To the right of the Salvadoran, in front of me, was the other Guatemalan, who intended to work cleaning houses or at whatever job he could do to get ahead. He is 28 years old. He left his parents, his brothers and an adored cat that is now in the care of his a niece. He did not miss a chance to mention God, pray and tell me that in the migrant camp in Guadalajara, where he arrived after a long trek from the south, he spent 36 days with a group that had CBP appointments. This was the same number of days it took for my appointment to arrive. The young woman confided that they all fasted and asked a lot from God; then she began to pray and we all shut up.
I could not talk to the Cuban couple, the Venezuelan and the Honduran. They called them apart and processed them in the first room; they were the last to be called. The CBP agents who processed us next were nicer. There were seven, and each one attended from three to seven migrants; families were processed by a single officer.
After three hours they offered us a small breakfast: a burrito, candy and water. By then four of the seven children who accompanied the group were sleeping on mats in the living room. Tired, many put their heads on the tables and even snored. They again called the Guatemalan who couldn’t read. They asked him several questions. We all got nervous; nobody could understand what he was saying. More agents surrounded him, saying it was to help. The man had misplaced the address at which he was supposed to arrive in the United States, and due to his illiterate condition, he was actually being aided by the staff. Finally they called him for some signatures and in 15 minutes gave him his file. He was the first to leave those desperate walls. He said goodbye to everyone shortly after 10 in the morning
They didn’t ask anyone present about “credible fear” during the interviews. The agent who attended me, along with the Salvadoran and another Honduran, asked me only what I did for work in Mexico and how long I had been there. We were all called little by little, and before 12 pm we were out with our respective paroles. From the Cuban couple, the first to come out was the girl, who was given an entry permit for one year and a month; the husband received a permit for two years and two months. I got a one-year parole. The three of us were relieved: it’s enough time to invoke the Cuban Adjustment Law.

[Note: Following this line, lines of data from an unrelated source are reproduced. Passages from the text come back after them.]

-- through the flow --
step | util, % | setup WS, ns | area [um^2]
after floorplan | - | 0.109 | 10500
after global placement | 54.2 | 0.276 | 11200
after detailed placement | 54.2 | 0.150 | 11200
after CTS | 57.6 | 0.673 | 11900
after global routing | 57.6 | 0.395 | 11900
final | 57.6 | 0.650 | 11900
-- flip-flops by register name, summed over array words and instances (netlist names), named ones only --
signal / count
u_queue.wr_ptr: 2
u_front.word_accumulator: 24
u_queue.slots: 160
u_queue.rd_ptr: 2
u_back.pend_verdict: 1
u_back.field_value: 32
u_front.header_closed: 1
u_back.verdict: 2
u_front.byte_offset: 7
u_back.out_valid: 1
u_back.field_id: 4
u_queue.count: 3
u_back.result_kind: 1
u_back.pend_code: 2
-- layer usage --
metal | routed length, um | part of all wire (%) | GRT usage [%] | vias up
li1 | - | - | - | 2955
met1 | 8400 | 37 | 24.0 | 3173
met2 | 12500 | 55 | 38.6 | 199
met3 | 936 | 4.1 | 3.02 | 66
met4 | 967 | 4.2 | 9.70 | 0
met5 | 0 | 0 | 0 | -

Some of us, without planning it, got together outside the CBP property to blow off some steam]]
Some of us, without planning it, got together outside the CBP building to blow off some steam, and then we began to walk towards a shelter that was a kilometer away to try to spend the night and see what they could offer us. We didn’t make it. On the way we were approached by a Mexican woman who was advising migrants. She took us to her office and charged 50 dollars each for an employee to transport the group to San Antonio. That city has the closest airport to Eagle Pass, and we had to get there to fly to our final destinations, except the Salvadoran who was picked up by his brothers and remained in Texas.

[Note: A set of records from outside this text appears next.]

$ cat config.mk
export PLATFORM = sky130hd
export DESIGN_NAME = crc32_frame_deframer
export DESIGN_NICKNAME = d
export VERILOG_FILES = /design/src/rtl/core/crc32fd_pkg.sv /design/src/rtl/core/crc32fd_crc_step.sv /design/src/rtl/core/crc32_frame_deframer.sv
export SDC_FILE = /design/constraint.sdc
export NUM_CORES = 1
export LEC_CHECK = 0
export ABC_AREA = 0
export BUFFER_PORTS_ARGS = -buffer_cell sky130_fd_sc_hd__buf_2
export CAP_MARGIN = 25
export CORE_UTILIZATION = 55
export CTS_CLUSTER_SIZE = 30
export DETAILED_ROUTE_END_ITERATION = 6
export GPL_TIMING_DRIVEN = 0
export PLACE_DENSITY = 0.71
export SLEW_MARGIN = 20
export SYNTH_ARGS = -nofsm -noshare
export SYNTH_HDL_FRONTEND = slang
export SYNTH_SLANG_ARGS = --single-unit
$ cat constraint.sdc
create_clock -name i_clk -period 9.8 [get_ports i_clk]
set_input_delay 1.96 -clock i_clk [delete_from_list [all_inputs] [get_ports i_clk]]
set_output_delay 1.96 -clock i_clk [all_outputs]
set_load 0.03 [all_outputs]
$ cat src/rtl/core/crc32fd_pkg.sv
package crc32fd_pkg;

    localparam logic [7:0]  SYNC_BYTE = 8'hAA;
    localparam logic [31:0] CRC_POLY  = 32'h04C1_1DB7;
    localparam logic [31:0] CRC_INIT  = 32'hFFFF_FFFF;

    // Result kind carried on tuser
    typedef enum logic [1:0] {
        KIND_PAYLOAD = 2'd0,
        KIND_CRC_OK  = 2'd1,
        KIND_CRC_BAD = 2'd2
    } t_kind;

endpackage

$ cat src/rtl/core/crc32fd_crc_step.sv
module crc32fd_crc_step
    import crc32fd_pkg::*;
(
    input  logic [31:0] i_crc,
    input  logic [7:0]  i_byte,
    output logic [31:0] o_crc
);

    // Unrolled MSB-first update over one byte
    always_comb begin
        logic [31:0] v_crc;
        v_crc = i_crc ^ {i_byte, 24'h00_0000};
        for (int k = 0; k < 8; k++) begin
            if (v_crc[31]) begin
                v_crc = {v_crc[30:0], 1'b0} ^ CRC_POLY;
            end else begin
                v_crc = {v_crc[30:0], 1'b0};
            end
        end
        o_crc = v_crc;
    end

endmodule

$ cat src/rtl/core/crc32_frame_deframer.sv
// An accepted input beat reaches its result beat through the input register,
// then the result register.
// Throughput: one byte per cycle, sustained, while the result side takes beats.
// Reset: synchronous, active low; returns to sync hunting with the running
// CRC at all ones and drops any byte or result still held.
module crc32_frame_deframer
    import crc32fd_pkg::*;
(
    input  logic        i_clk,
    input  logic        i_rst_n,
    // received byte stream
    input  logic        s_axis_tvalid,
    output logic        s_axis_tready,
    input  logic [7:0]  s_axis_tdata,   // [7:0] rx_byte
    // deframed result stream
    output logic        m_axis_tvalid,
    input  logic        m_axis_tready,
    output logic [23:0] m_axis_tdata,   // [7:0] payload_byte, [23:8] frame_length
    output logic [1:0]  m_axis_tuser    // [1:0] kind
);

    typedef enum logic [2:0] {
        PH_HUNT    = 3'd0,
        PH_LEN_LO  = 3'd1,
        PH_LEN_HI  = 3'd2,
        PH_PAYLOAD = 3'd3,
        PH_CRC     = 3'd4
    } t_phase;

    // Input register
    logic        r_in_valid;
    logic [7:0]  r_in_byte;

    // Frame state
    t_phase      r_phase, n_phase;
    logic [15:0] r_len, n_len;
    logic [15:0] r_cnt, n_cnt;
    logic [31:0] r_crc, n_crc;
    logic [23:0] r_rx_crc, n_rx_crc;

    // Result register
    logic        r_out_valid;
    t_kind       r_out_kind;
    logic [7:0]  r_out_byte;
    logic [15:0] r_out_len;

    logic        n_emit;
    t_kind       n_kind;
    logic [7:0]  n_obyte;

    logic        w_adv;
    logic [31:0] w_crc_in;
    logic [31:0] w_crc_next;
    logic [15:0] w_len_full;
    logic [15:0] w_cnt_inc;

    // The held byte advances when the result register is empty or being drained.
    assign w_adv         = r_in_valid && (!r_out_valid || m_axis_tready);
    assign s_axis_tready = !r_in_valid || w_adv;

    assign m_axis_tvalid = r_out_valid;
    assign m_axis_tdata  = {r_out_len, r_out_byte};
    assign m_axis_tuser  = r_out_kind;

    // A sync byte restarts the CRC from all ones; length and payload bytes run it on.
    assign w_crc_in   = (r_phase == PH_LEN_LO || r_phase == PH_LEN_HI ||
                         r_phase == PH_PAYLOAD) ? r_crc : CRC_INIT;
    assign w_len_full = {r_in_byte, r_len[7:0]};
    assign w_cnt_inc  = r_cnt + 16'd1;

    crc32fd_crc_step u_crc_step (
        .i_crc  (w_crc_in),
        .i_byte (r_in_byte),
        .o_crc  (w_crc_next)
    );

    always_comb begin
        n_phase  = r_phase;
        n_len    = r_len;
        n_cnt    = r_cnt;
        n_crc    = r_crc;
        n_rx_crc = r_rx_crc;
        n_emit   = 1'b0;
        n_kind   = KIND_PAYLOAD;
        n_obyte  = 8'h00;
        case (r_phase)
            PH_LEN_LO: begin
                n_crc   = w_crc_next;
                n_len   = {8'h00, r_in_byte};
                n_phase = PH_LEN_HI;
            end
            PH_LEN_HI: begin
                n_crc    = w_crc_next;
                n_len    = w_len_full;
                n_cnt    = 16'd0;
                n_rx_crc = 24'h00_0000;
                // an empty frame goes straight to its CRC bytes
                n_phase  = (w_len_full == 16'd0) ? PH_CRC : PH_PAYLOAD;
            end
            PH_PAYLOAD: begin
                n_crc   = w_crc_next;
                n_emit  = 1'b1;
                n_obyte = r_in_byte;
                if (w_cnt_inc >= r_len) begin
                    n_cnt    = 16'd0;
                    n_rx_crc = 24'h00_0000;
                    n_phase  = PH_CRC;
                end else begin
                    n_cnt = w_cnt_inc;
                end
            end
            PH_CRC: begin
                if (r_cnt < 16'd3) begin
                    // collect the first three CRC bytes, MSB first
                    n_rx_crc = {r_rx_crc[15:0], r_in_byte};
                    n_cnt    = w_cnt_inc;
                end else begin
                    n_emit   = 1'b1;
                    n_kind   = ({r_rx_crc, r_in_byte} == r_crc) ? KIND_CRC_OK
                                                                 : KIND_CRC_BAD;
                    n_phase  = PH_HUNT;
                    n_cnt    = 16'd0;
                    n_rx_crc = 24'h00_0000;
                    n_crc    = CRC_INIT;
                end
            end
            default: begin
                // hunting: drop everything but the sync byte
                n_phase = PH_HUNT;
                if (r_in_byte == SYNC_BYTE) begin
                    n_crc    = w_crc_next;
                    n_cnt    = 16'd0;
                    n_rx_crc = 24'h00_0000;
                    n_phase  = PH_LEN_LO;
                end
            end
        endcase
    end

    always_ff @(posedge i_clk) begin
        if (!i_rst_n) begin
            r_in_valid  <= 1'b0;
            r_phase     <= PH_HUNT;
            r_len       <= 16'd0;
            r_cnt       <= 16'd0;
            r_crc       <= CRC_INIT;
            r_rx_crc    <= 24'h00_0000;
            r_out_valid <= 1'b0;
        end else begin
            // input register: load on accept, empty once advanced
            if (s_axis_tvalid && s_axis_tready) begin
                r_in_valid <= 1'b1;
            end else if (w_adv) begin
                r_in_valid <= 1'b0;
            end

            if (w_adv) begin
                r_phase  <= n_phase;
                r_len    <= n_len;
                r_cnt    <= n_cnt;
                r_crc    <= n_crc;
                r_rx_crc <= n_rx_crc;
            end

            // result register: fill on a new result, drop once taken
            if (w_adv && n_emit) begin
                r_out_valid <= 1'b1;
            end else if (m_axis_tready) begin
                r_out_valid <= 1'b0;
            end
        end
    end

    // payload registers, no reset
    always_ff @(posedge i_clk) begin
        if (s_axis_tvalid && s_axis_tready) begin
            r_in_byte <= s_axis_tdata;
        end
        if (w_adv && n_emit) begin
            r_out_kind <= n_kind;
            r_out_byte <= n_obyte;
            r_out_len  <= n_len;
        end
    end

endmodule

==> metrics.csv <==
metric;value;unit
status;finished clean;
initial antenna violation count;0;
DRT antenna net count;0;
clock sink total;127;
FILL cells;1134;
core area;13500;um^2
All-Layer GR Usage;33.3;%
Yosys top cell area share;24.1;%
PD cells;167;nW/um^2
Synth Cell Area;7730;um^2
drt drc;0;
Top FF cell, synth;dfxtp_1;
flop-to-flop setup slack;5720;ps
nature of the critical path endpoint;output port;
Post-Synthesis Cells;866;
Mapped Nets;895;
top achievable clock speed;0.218;GHz
sw power;0.000428;W
Crit Path Class;input pin to output port;
CTS tree;built;
area occupied by multi-input gates;4450;um^2
Buf/Inv on CP;2;
synth top area cells;dfxtp_1 24%, edfxtp_1 13%, xnor2_1 8.9%;
Critical R2R Launch;r_cnt[0];
Seq. cell area;2880;um^2
Hold Path Class;flop to flop;
fin crit share;46.8;%
Total Wirelength;23500;um
vias after detailed routing;7031;
Post-layout nets;953;
DP Area;8180;um^2
Max-Cap Viols;0;
CTS resizes;0;
syn_area_per_cell;8.93;um^2
# rows;42;
final setup fails;0;
WL per Instance;21.1;um
Max VDD drop;0.124;mV
Synth top cells by count;93 x dfxtp_1, 79 x xnor2_1, 76 x a21oi_1, 75 x nand2_1, 68 x nor2_1;
gpl congestion;0.961;
worst hold start;r_len[7];
total setup buffers inserted after CTS;0;
post-synthesis register bit count;127;
Seq pwr share;38.7;%
Distinct cells, synth;71;
initial core utilization;57.5;%
width of the die;121;um
ant diodes;0;
CP max stage delay;270;ps
overall power;0.00146;W
nature of the critical path startpoint;input pin;
Buffers on Ports;38;
Worst path depth;4;
switching portion of total power;29.4;%
Reg2Reg Capture Point;r_rx_crc[12];
hold buffers post-CTS;0;
Ys Warns;0;
Synth-to-Final Area Change;13.1;%
cell mode on critical path;buf_2;
CP cell instances;buf_2 -> nor2b_1 -> nand2_1 -> buf_2;
Clock power frac;41.4;%
Final Max Tran Viols;0;
TritonCTS Buffers;17;
leak pwr;3.24;nW
RSZ-0062 raised after global routing;false;
Clock Skews;9.36;ps
worst slack at placement;5220;ps
vias per cell;6.32;
worst path arrival time;2630;ps
hold depth;2;
fin crit period;4590;ps
EDFF count, synth;34;
H-tree Lvls;4;
first-pass GRT wire length;36100;um
Initial DRT Pass Iterations;5;
share of the yosys chip area belonging to registers;37.3;%
I/O pin count;40;
Comb power frac;19.9;%
layout cells sized above 1;12.5;%
worst slew pin tran;938;ps
largest net degree at the start of global routing;27;
WP data required;7840;ps
worst setup margin;5210;ps
Clock Pin Slew Worst Setup and Hold Paths;60;ps
final instance area;8740;um^2
grt total ovfl;0;
worst hold margin;480;ps
Worst Path Max Fanout;5;
Initial DRC Count;1037;
root buffer cell;clkbuf_16;
vias in the first global route;6384;
slowest cell on the critical path;nor2b_1;
Setup TNS Final;0;ps
Max Root-Sink Buffers;2;
Worst slew margin;37.0;%
DIE HEIGHT;121;um
Async SR Flop Fraction;0;%
worst-skew pair later-pin latency;440;ps
hold path endpoint;r_len[7];
DPL Wire Length;17100;um
Synth area leader;dfxtp_1;
crit-path leading delay family;simple AND/OR/NAND/NOR gates;
FF-to-FF path depth;12;
Final Hold Vio Count;0;
most frequent cell after synthesis;dfxtp_1;
total internal power;0.00103;W
die area;14500;um^2
## worst max path at each step
stage                         end     startpoint  slack [ps]
finish              s_axis_tready  m_axis_tready        5210
global route        s_axis_tready  m_axis_tready        5120
CTS                 s_axis_tready  m_axis_tready        5210
detailed placement  s_axis_tready  m_axis_tready        5220
global placement     r_out_len[2]  m_axis_tready        5010
floorplan           s_axis_tready  m_axis_tready        5430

On the way to San Antonio I was able to talk to the Cuban couple. They spent six months in Mexico and were going to Florida just like me. She was 30 years old; he was 34, and they were now overtaken with fatigue. They left us at a shelter in San Antonio around five in the afternoon. My flight was at 10 am the next day, and theirs was at 2 pm. We met several times at that air terminal and also at Dallas-Fort Worth International Airport, where the three of us made a stopover for a few hours. We told each other our stories, laughed and were silent remembering what we had left behind. They called many relatives in Cuba and friends who stayed in Mexico in the hope of entering before Donald Trump assumes the Presidency next January. At 7 pm, I took a plane to my final destination. It was my first flight within this country, and, surely, it will not be my last.